Despite renewed efforts to activate the Lugansk smelter in its old location, it never reached fifty thousand tonnes of pig iron production per year and was finally closed down in 1872 when John Hughes' New Russia Coal, Iron, and Rail Producing Co. began pouring a steady stream of pig iron from its first blast furnace. It took nearby iron ore and limestone, mixed and melted them in blast furnaces fired by Iuzovka coal, and poured ingots of pig iron that were later worked into beams and rails. A few years later the pig iron was processed into steel, and this steel was rolled, cast, and forged into a variety of forms, but always with railway rails as a main end product. Because it began with ore, limestone, and coal, and ended with a finished product, the New Russia factory was known as a "full-cycle" enterprise.

This marked the birth of the modern Donbass. Cutting back the Lugansk factory's activity meant that only 231 families with a total of 361 souls remained employed there, while 710 families totaling 1,207 souls lost their livelihood. Most of these returned to their villages or sought to settle in new areas, but some were hired at Hughes' factory and were to provide an experienced, if sometimes problematic element of the Iuzovka labor force. As will be shown later, others of the technical personnel of the Lugansk and Lisichansk factories played various roles in the Donbass.

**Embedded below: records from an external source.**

$ cat config.mk
export PLATFORM = sky130hd
export DESIGN_NAME = pipelined_cla_adder
export DESIGN_NICKNAME = d
export VERILOG_FILES = /design/src/rtl/pipelined_cla_adder.sv
export SDC_FILE = /design/constraint.sdc
export NUM_CORES = 1
export LEC_CHECK = 0
export BUFFER_PORTS_ARGS = -buffer_cell sky130_fd_sc_hd__buf_2
export CAP_MARGIN = 40
export CORE_MARGIN = 2
export CORE_UTILIZATION = 40
export DETAILED_ROUTE_END_ITERATION = 12
export GPL_TIMING_DRIVEN = 0
export HOLD_SLACK_MARGIN = 0.03
export PLACE_DENSITY_LB_ADDON = 0.15
export RECOVER_POWER = 25
export SETUP_SLACK_MARGIN = 0.4
export SYNTH_ARGS = -nofsm -noshare
export SYNTH_HDL_FRONTEND = slang
export SYNTH_SLANG_ARGS = --single-unit
$ cat constraint.sdc
create_clock -name clk -period 3.5 [get_ports clk]
set_input_delay 0 -clock clk [delete_from_list [all_inputs] [get_ports clk]]
set_output_delay 0 -clock clk [all_outputs]
set_load 0.01 [all_outputs]
$ cat src/rtl/pipelined_cla_adder.sv
// pipelined_cla_adder
//   Carry-pipelined adder/subtractor. The WIDTH-bit operation is split into
//   STAGES chunks of CHUNK = WIDTH/STAGES bits; chunk k is added in stage k
//   by CHUNK/4 four-bit carry-lookahead groups. The carry out of each chunk
//   is registered and consumed by the next stage. Upper operand chunks
//   travel with the operation (skew) and finished lower result chunks are
//   carried forward (deskew), so the whole result leaves together after
//   STAGES cycles. WIDTH must be a multiple of 4*STAGES.
//
// Ports
//   clk        rising-edge clock
//   reset_n    asynchronous active-low reset
//   in_valid   operands valid            in_ready  operation accepted this cycle
//   a, b       operands                  cin       carry in (ignored when sub=1)
//   sub        0: a+b+cin, 1: a-b
//   out_valid  result valid              out_ready downstream accepts result
//   sum        result (mod 2^WIDTH)      cout      carry out of MSB (sub: 1 = no borrow)
//   ovf        signed overflow           zero      sum == 0
module pipelined_cla_adder #(
    parameter int WIDTH  = 32,
    parameter int STAGES = 4
) (
    input  logic             clk,
    input  logic             reset_n,
    input  logic             in_valid,
    output logic             in_ready,
    input  logic [WIDTH-1:0] a,
    input  logic [WIDTH-1:0] b,
    input  logic             cin,
    input  logic             sub,
    output logic             out_valid,
    input  logic             out_ready,
    output logic [WIDTH-1:0] sum,
    output logic             cout,
    output logic             ovf,
    output logic             zero
);

    localparam int CHUNK  = WIDTH / STAGES;
    localparam int GROUPS = CHUNK / 4;

    // Returns {carry_out, sum} of one chunk. Carries inside each 4-bit group
    // are fully expanded lookahead terms; group carries chain through the
    // group generate/propagate pair.
    function automatic logic [CHUNK:0] cla_chunk(
        input logic [CHUNK-1:0] x,
        input logic [CHUNK-1:0] y,
        input logic             ci
    );
        logic [CHUNK-1:0] g;
        logic [CHUNK-1:0] p;
        logic [CHUNK-1:0] c;
        logic [GROUPS:0]  gc;
        logic [3:0]       gg;
        logic [3:0]       gp;
        logic             grp_g;
        logic             grp_p;
        g     = x & y;
        p     = x ^ y;
        c     = '0;
        gc    = '0;
        gc[0] = ci;
        for (int unsigned j = 0; j < GROUPS; j++) begin
            gg = g[4*j +: 4];
            gp = p[4*j +: 4];
            c[4*j]   = gc[j];
            c[4*j+1] = gg[0] | (gp[0] & gc[j]);
            c[4*j+2] = gg[1] | (gp[1] & gg[0]) | (gp[1] & gp[0] & gc[j]);
            c[4*j+3] = gg[2] | (gp[2] & gg[1]) | (gp[2] & gp[1] & gg[0])
                     | (gp[2] & gp[1] & gp[0] & gc[j]);
            grp_g = gg[3] | (gp[3] & gg[2]) | (gp[3] & gp[2] & gg[1])
                  | (gp[3] & gp[2] & gp[1] & gg[0]);
            grp_p = &gp;
            gc[j+1] = grp_g | (grp_p & gc[j]);
        end
        return {gc[GROUPS], p ^ c};
    endfunction

    // Single global advance: the whole pipe moves or the whole pipe holds.
    logic             w_adv;
    logic [WIDTH-1:0] w_b_eff;
    logic             w_c0;

    assign w_adv    = !out_valid || out_ready;
    assign in_ready = w_adv;
    assign w_b_eff  = sub ? ~b : b;
    assign w_c0     = sub ? 1'b1 : cin;

    // Intermediate ranks 0..STAGES-2. Rank k registers the finished low
    // (k+1)*CHUNK result bits, the chunk carry and the untouched upper
    // operand bits (realigned to bit 0).
    for (genvar k = 0; k < STAGES - 1; k++) begin : g_pipe
        localparam int LOW = (k + 1) * CHUNK;
        localparam int UPW = WIDTH - LOW;

        logic [CHUNK-1:0] w_x;
        logic [CHUNK-1:0] w_y;
        logic             w_ci;
        logic             w_vin;
        logic [UPW-1:0]   w_a_up;
        logic [UPW-1:0]   w_b_up;
        logic [LOW-1:0]   w_res;
        logic [CHUNK:0]   w_add;

        logic             r_vld;
        logic             r_cy;
        logic [UPW-1:0]   r_a;
        logic [UPW-1:0]   r_b;
        logic [LOW-1:0]   r_res;

        if (k == 0) begin : g_src
            assign w_x    = a[CHUNK-1:0];
            assign w_y    = w_b_eff[CHUNK-1:0];
            assign w_ci   = w_c0;
            assign w_vin  = in_valid;
            assign w_a_up = a[WIDTH-1:CHUNK];
            assign w_b_up = w_b_eff[WIDTH-1:CHUNK];
            assign w_res  = w_add[CHUNK-1:0];
        end else begin : g_src
            assign w_x    = g_pipe[k-1].r_a[CHUNK-1:0];
            assign w_y    = g_pipe[k-1].r_b[CHUNK-1:0];
            assign w_ci   = g_pipe[k-1].r_cy;
            assign w_vin  = g_pipe[k-1].r_vld;
            assign w_a_up = g_pipe[k-1].r_a[UPW+CHUNK-1:CHUNK];
            assign w_b_up = g_pipe[k-1].r_b[UPW+CHUNK-1:CHUNK];
            assign w_res  = {w_add[CHUNK-1:0], g_pipe[k-1].r_res};
        end

        assign w_add = cla_chunk(w_x, w_y, w_ci);

        always_ff @(posedge clk or negedge reset_n) begin
            if (!reset_n) begin
                r_vld <= 1'b0;
                r_cy  <= 1'b0;
                r_a   <= '0;
                r_b   <= '0;
                r_res <= '0;
            end else if (w_adv) begin
                r_vld <= w_vin;
                r_cy  <= w_add[CHUNK];
                r_a   <= w_a_up;
                r_b   <= w_b_up;
                r_res <= w_res;
            end
        end
    end

    // Last stage: top chunk plus flags, registered straight into the outputs.
    logic [CHUNK-1:0] w_lx;
    logic [CHUNK-1:0] w_ly;
    logic             w_lci;
    logic             w_lvin;
    logic [CHUNK:0]   w_ladd;
    logic [WIDTH-1:0] w_fsum;
    logic             w_msb_cin;

    if (STAGES == 1) begin : g_last
        assign w_lx   = a;
        assign w_ly   = w_b_eff;
        assign w_lci  = w_c0;
        assign w_lvin = in_valid;
        assign w_fsum = w_ladd[CHUNK-1:0];
    end else begin : g_last
        assign w_lx   = g_pipe[STAGES-2].r_a;
        assign w_ly   = g_pipe[STAGES-2].r_b;
        assign w_lci  = g_pipe[STAGES-2].r_cy;
        assign w_lvin = g_pipe[STAGES-2].r_vld;
        assign w_fsum = {w_ladd[CHUNK-1:0], g_pipe[STAGES-2].r_res};
    end

    assign w_ladd    = cla_chunk(w_lx, w_ly, w_lci);
    // Carry into the MSB recovered from the MSB sum bit: s = x ^ y ^ c.
    assign w_msb_cin = w_ladd[CHUNK-1] ^ w_lx[CHUNK-1] ^ w_ly[CHUNK-1];

    always_ff @(posedge clk or negedge reset_n) begin
        if (!reset_n) begin
            out_valid <= 1'b0;
            sum       <= '0;
            cout      <= 1'b0;
            ovf       <= 1'b0;
            zero      <= 1'b0;
        end else if (w_adv) begin
            out_valid <= w_lvin;
            // Bubbles leave the last result and flags untouched.
            if (w_lvin) begin
                sum  <= w_fsum;
                cout <= w_ladd[CHUNK];
                ovf  <= w_msb_cin ^ w_ladd[CHUNK];
                zero <= ~|w_fsum;
            end
        end
    end

endmodule

==> run_results.csv <==
group,metric,value,unit
floorplanning,ios,107,
logic_synthesis,synthMuxAreaShare,3.63,%
pwr,power_density,864,nW/um2
worst_setup_path,crit_chain,"ha_1, a21oi_2, o211ai_1, or2_2, fa_1, nor4_4, nand4_1, nor2_1, nand4_1, o31ai_1",
grt,first_global_vias,6243,
logic_synthesis,yosys_warnings,0,
logic_synthesis,synth.cell_area,8380,um2
clock_tree,numCtsBuffers,17,
hold_path,hold_class,"input port to register",
sta,worst_pin_slew,1.91,ns
logic_synthesis,syn_inst,864,
clock_tree,root_buffer,"clkbuf_16",
sta,fin_ws,0.671,ns
logic_synthesis,synthAdderAreaFrac,6.69,%
logic_synthesis,synth_top_area_share,55.6,%
clock_tree,post-cts-setup-buffer-count,0,
sta,slew-limit-headroom,-27.2,%
drt,postRouteAntennaNets,0,
placement,dp_slack,0.440,ns
logic_synthesis,synth-compound-area-share,6.80,%
grt,grt-ovfl-total,0,
grt,antenna_found_initial,0,
drt,viasPerCell,4.70,
logic_synthesis,synth_common_cells,"nand2_1 (339), dfrtp_1 (186), o21ai_0 (50)",
worst_setup_path,r2r_end,"zero",
placement,place_area,9280,um2
final_layout,final_cell_area,10300,um2
placement,port_buffers,105,
sta,rsz0062_at_grt,"false",
final_layout,area_delta_synth_final,23.4,%
final_layout,drive_gt1_share,13.8,%
worst_setup_path,start_kind,"register",
logic_synthesis,netlist-cell-type-count,40,
worst_setup_path,arrival,3.17,ns
worst_setup_path,crit_required,3.84,ns
sta,hold_violations,0,
floorplanning,start_util,41.1,%
floorplanning,core,20400,um2
logic_synthesis,synth_edf_count,0,
status,violations,"max-capacitance violations, max-slew violations",
sta,fin_skew,0.0144,ns
drt,drt_iter0_drc,302,
placement,gp_congestion,0.809,
placement,placed_cells,1240,
logic_synthesis,synth_top_area_cell,"dfrtp_1",
sta,min_period,2.83,ns
logic_synthesis,synthXorXnorAreaFrac,5.44,%
worst_setup_path,crit_path_frequent_cell,"nand4_1",
placement,dp_hpwl,14100,um
worst_setup_path,max_stage_delay,0.56,ns
pwr,p_leak,5.03,nW
floorplanning,die_h,149,um
logic_synthesis,synth_top_family_by_area,"simple AND/OR/NAND/NOR gates",
logic_synthesis,avgSynthCellArea,9.70,um2
worst_setup_path,cp_slowest_cell,"fa_1",
logic_synthesis,ys_seq_elements,186,
logic_synthesis,dominantRegCellSynth,"dfrtp_1",
run,maxCapViolCount,1,
clock_tree,cts_tree,"yes",
clock_tree,clkTransAtPathRegs,0.07,ns
grt,grtUsageTotal,19.1,%
logic_synthesis,synthesis.nets,974,
logic_synthesis,synthTopCellsByArea,"dfrtp_1 (56%), nand2_1 (15%), ha_1 (4.8%)",
final_layout,fin_nets,1155,
clock_tree,cts_htree_levels,4,
worst_setup_path,cp_max_fo,4,
final_layout,diodes,0,
logic_synthesis,synth-seq-area-share,55.6,%
grt,grt_max_degree,112,
worst_setup_path,endpoint,"zero",
floorplanning,fp-row-count,52,
drt,wl,19800,um
status,status,"complete, but fails checks",
logic_synthesis,synth_most_common_cell,"nand2_1",
sta,max_freq,353,MHz
pwr,peakVddDrop,0.000396,V
floorplanning,die_w,149,um
worst_setup_path,cp-end-kind,"register",
sta,min_period_over_period,80.8,%
worst_setup_path,critPathKind,"register to register",
worst_setup_path,rr_worst_depth,10,
clock_tree,clockBufferDepth,2,
grt,grt_pass1_wl,32400,um
drt,dr.pass1.iters,4,
sta,holdWs,0.0641,ns
clock_tree,clock_latency,0.43,ns
worst_setup_path,r2r-start,"g_pipe[2].r_a[0]",
logic_synthesis,synthSimpleGateAreaFrac,19.0,%
sta,setup_viol,0,
floorplanning,dieArea,22100,um2
final_layout,fin_cells,1327,
drt,remaining_drc_errors,0,
drt,via_count,6243,
clock_tree,cts_num_sinks,186,
worst_setup_path,r2r_slack,0.67,ns
hold_path,min_from,"a[0]",
sta,slew_viol_final,76,
logic_synthesis,async_flop_share,100,%
worst_setup_path,cp-startpoint,"g_pipe[2].r_a[0]",
drt,wl_per_cell,14.9,um
## registers in the layout, indices dropped and copies added, names as in the netlist
| signal | flops |
|---|---|
| ovf | 1 |
| cout | 1 |
| g_pipe.r_vld | 3 |
| g_pipe.r_b | 48 |
| out_valid | 1 |
| zero | 1 |
| g_pipe.r_res | 48 |
| sum | 32 |
| g_pipe.r_cy | 3 |
| g_pipe.r_a | 48 |
## routing by layer
layer  vias up  share of wire, %  GRT usage [%]  routed length, um
li1       3153                 -              -                  -
met1      2981                49           26.9               9670
met2       101                47           31.0               9350
met3         8               3.6           3.87                706
met4         0              0.52           3.86                104
met5         -                 0              0                  0
## cell families after synthesis
family,after synthesis
buf+inv,61
fa+ha+maj,40
compound gates,98
flops,186
xor+xnor,52
mux,27
simple gates,400
## worst max-delay path, delay by kind of cell, from the launching register on
kind            cells  cell delay [ns]
simple gates        5             0.91
fa+ha+maj           2             0.87
compound gates      3             0.57
flops               1             0.39
## report_power, final
part	internal, mW	switching [mW]	leakage, nW
clock network	0.924	0.833	0.238
registers	3.11	0.612	2.23
logic	1.49	1.96	2.56
total	5.53	3.40	5.03
## area by class of cell
cell class / count / area, um2
multi-input cells: 617 / 3500
clock inverters: 10 / 72.6
inverters: 20 / 75.1
fillers: 1950 / 10000
clock buffers: 21 / 450
flip-flops and latches: 186 / 4650
well taps: 270 / 338
plain buffers: 41 / 163
repair buffers: 162 / 1080
## how the worst min path moves through the flow
stage	endpoint	slack, ns	depth (start not counted)
2_1_floorplan	cout	-0.30	0
3_3_place_gp	g_pipe[0].r_a[11]	0.20	3
6_report	g_pipe[0].r_res[0]	0.06	4
4_1_cts	g_pipe[0].r_res[3]	0.05	4
3_5_place_dp	sum[4]	0.01	1
5_1_grt	g_pipe[0].r_res[3]	0.06	4
## per-stage QoR
stage	power (mW)	setup TNS, ns	utilization (%)
final	8.93	0	50.8
after global routing	9.68	0	50.8
after detailed placement	7.19	0	45.6
after CTS	9.02	0	50.9
after floorplan	6.01	0	-
after global placement	7.12	-131.23	45.4
## cells in the final DEF, fill, tap and decap left out, types with 3 or more instances in the layout
cell type and instances:
nor3_1 3, nand2_1 339, a21o_1 8, xor2_1 21, dlygate4sd3_1 56, buf_1 7
mux2_2 27, fa_1 8, clkbuf_1 62, nor4_1 8, nand4_1 3, dfrtp_1 186
nor2b_1 3, o21a_1 3, a21oi_1 20, o21ai_0 50, inv_1 20, or2_2 3
o31ai_1 4, ha_1 32, buf_2 78, nor2_1 28, clkbuf_16 17, xnor2_1 31
clkinvlp_4 6, nand2b_1 5
## repair_timing
item | 4_1_cts | 5_1_grt
endpoints found under the hold margin | 126 | 0
gates resized for setup | 0 | 3
hold buffers | 56 | 0
setup endpoints to repair | 0 | 1
No activity file was read; power rests on OpenSTA's default activity.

In its coal production, the Donbass was divided into a southeastern portion, lying mainly within the Don Cossack Territory, and a western portion, lying in Ekaterinoslav guberniia. The former produced anthracite, while the latter, a larger area producing the bulk of Donbass coal, was almost exclusively bituminous. The beginnings of anthracite production in the Grushevsk region of the Donbass can be traced back to 1817; this production grew comparatively rapidly, largely due to the proximity of the port cities along the shore of the Sea of Azov.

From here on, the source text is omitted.